In this example Getty buys Mediavast (Wireimage) where photographers have a 50/50 royalty split more or less and after several months realizes that’s not their standard split and that they’ve been “overpaying” all this time. The solution of course is to charge them 80/20 until you recoup your money and then apply the standard 60/40 (as far as I can tell because these agency terms are not easy to interpret). I love how they say “If you prefer to pay off the overpayment in a lump sum” …cause we know how you can’t wait to pay us back.

Dear Contributor,

Our internal audits and reviews recently identified an error in how we calculated the royalty rates and home territories used in reporting and paying your Getty Images royalties, since our acquisition of Media Vast.

As a result of this error you were overpaid royalties on previous statements. To correct this situation we will begin deducting the amount due as a result of the overpayment, from your January 2009 royalties, at 20% of the royalties due to you for that month, and from future royalties, until the overpaid amount is fully recouped.

Section 1 – Corrections

Our system reverses (reporting a negative amount in parentheses) all transactions prior to January 2009 that have been reported and paid at an incorrect royalty rate on previous royalty statements.  Each transaction is then re-reported on this statement as a positive amount at the corrected royalty rate.  Since the total for the negative transactions is higher than the royalty rate for the positive transactions, the result is a negative balance, or the amount we have overpaid.

Section 2 – Jan 2009 Royalties

January 2009 royalty transactions are reported in this section and separated into US and Non-US sales and totaled.

Earnings Summary

A summary is provided at the end of the statement to show that 20% of your royalties (total of section 2) are being applied to the corrections (total of section 1).  The remaining overpaid balance will be added to your next royalty statement as an advance and 20% of royalties will be applied to reducing the balance each month until it is zero.  The remaining 50% of the royalties will be paid to you according to the normal royalty payment schedule.

If you prefer to pay off the overpayment in a lump sum or at a higher monthly percentage, we are happy to accommodate you.

If you have any questions, please contact

With apologies for this inconvenience,


Email 2:

Hi all,

Thank you all for your understanding in the matter.  There was a lot of deliberation among [redacted] at what a fair recoup amount would be.

Granted this was not easy news to give and likewise for you to receive.  It is our hope that 20% is fair and won’t be felt negatively in your monthly earnings.

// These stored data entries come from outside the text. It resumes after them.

===== src/common/snake_settings.svh =====
`ifndef SNAKE_SETTINGS_SVH
`define SNAKE_SETTINGS_SVH

// Last legal coordinate on each axis
`define SNAKE_FIELD_W 160
`define SNAKE_FIELD_H 120

`define SNAKE_STEP 2

`define SNAKE_START_X 60
`define SNAKE_START_Y 60
`define SNAKE_INIT_LEN 4

// Body memory
`define SNAKE_DEPTH 2048
`define SNAKE_ADDR_W ($clog2(`SNAKE_DEPTH))

`define SNAKE_FOOD_X 30
`define SNAKE_FOOD_Y 30

`endif


===== src/common/snake_pkg.sv =====
package snake_pkg;

	// Playfield coordinate that is also the body memory word
	typedef struct packed
	{
		logic [7:0] x;
		logic [6:0] y;
	} pos_t;

	// One pixel write toward the display
	typedef struct packed
	{
		logic [7:0] x;
		logic [6:0] y;
	} plot_t;

	typedef enum logic [1:0]
	{
		dir_up,
		dir_down,
		dir_left,
		dir_right
	} dir_t;

	// Origin of the 3x3 block being drawn
	typedef enum logic [1:0]
	{
		plot_none,
		plot_stored,
		plot_curr,
		plot_food
	} plot_src_t;

	typedef enum logic [3:0]
	{
		st_init_write,
		st_init_draw,
		st_idle,
		st_move,
		st_read,
		st_draw,
		st_write,
		st_food,
		st_check
	} ctrl_state_t;

endpackage


===== src/source/block_plotter.sv =====
`timescale 1ns/1ps

module block_plotter (
	input  snake_pkg::plot_src_t plot_src,
	input  logic [3:0]           sub,
	input  snake_pkg::pos_t      stored,
	input  snake_pkg::pos_t      curr,
	input  snake_pkg::pos_t      food,
	output logic                 plot_en,
	output snake_pkg::plot_t     plot
);
	import snake_pkg::*;

	pos_t       origin;
	logic [3:0] col;
	logic [3:0] row;

	always_comb
	begin
		case (plot_src)
			plot_stored: origin = stored;
			plot_curr: origin = curr;
			plot_food: origin = food;
			default: origin = '0;
		endcase
	end

	// sub walks the block column by column
	assign col = sub / 4'd3;
	assign row = sub % 4'd3;

	always_comb
	begin
		plot.x = origin.x + 8'(col);
		plot.y = origin.y + 7'(row);
	end

	assign plot_en = (plot_src != plot_none);

endmodule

There was a typo in yesterday’s communication in the below paragraph.

Earnings Summary

A summary is provided at the end of the statement to show that 20% of your royalties (total of section 2) are being applied to the corrections (total of section 1).  The remaining overpaid balance will be added to your next royalty statement as an advance and 20% of royalties will be applied to reducing the balance each month until it is zero.  The remaining 80% of the royalties will be paid to you according to the normal royalty payment schedule.

Best regards,


Getty Uses A Nefarious Tactic To Raise Rates

In this letter to a photographer Getty claims the 50% split was a typo and should have been 60/40 in favor of Getty [correction] claims the 60/40 split in favor of the photographer should have been 50/50 and justifies taking the extra 10% due to a typo. Seems like a slimy tactic to me.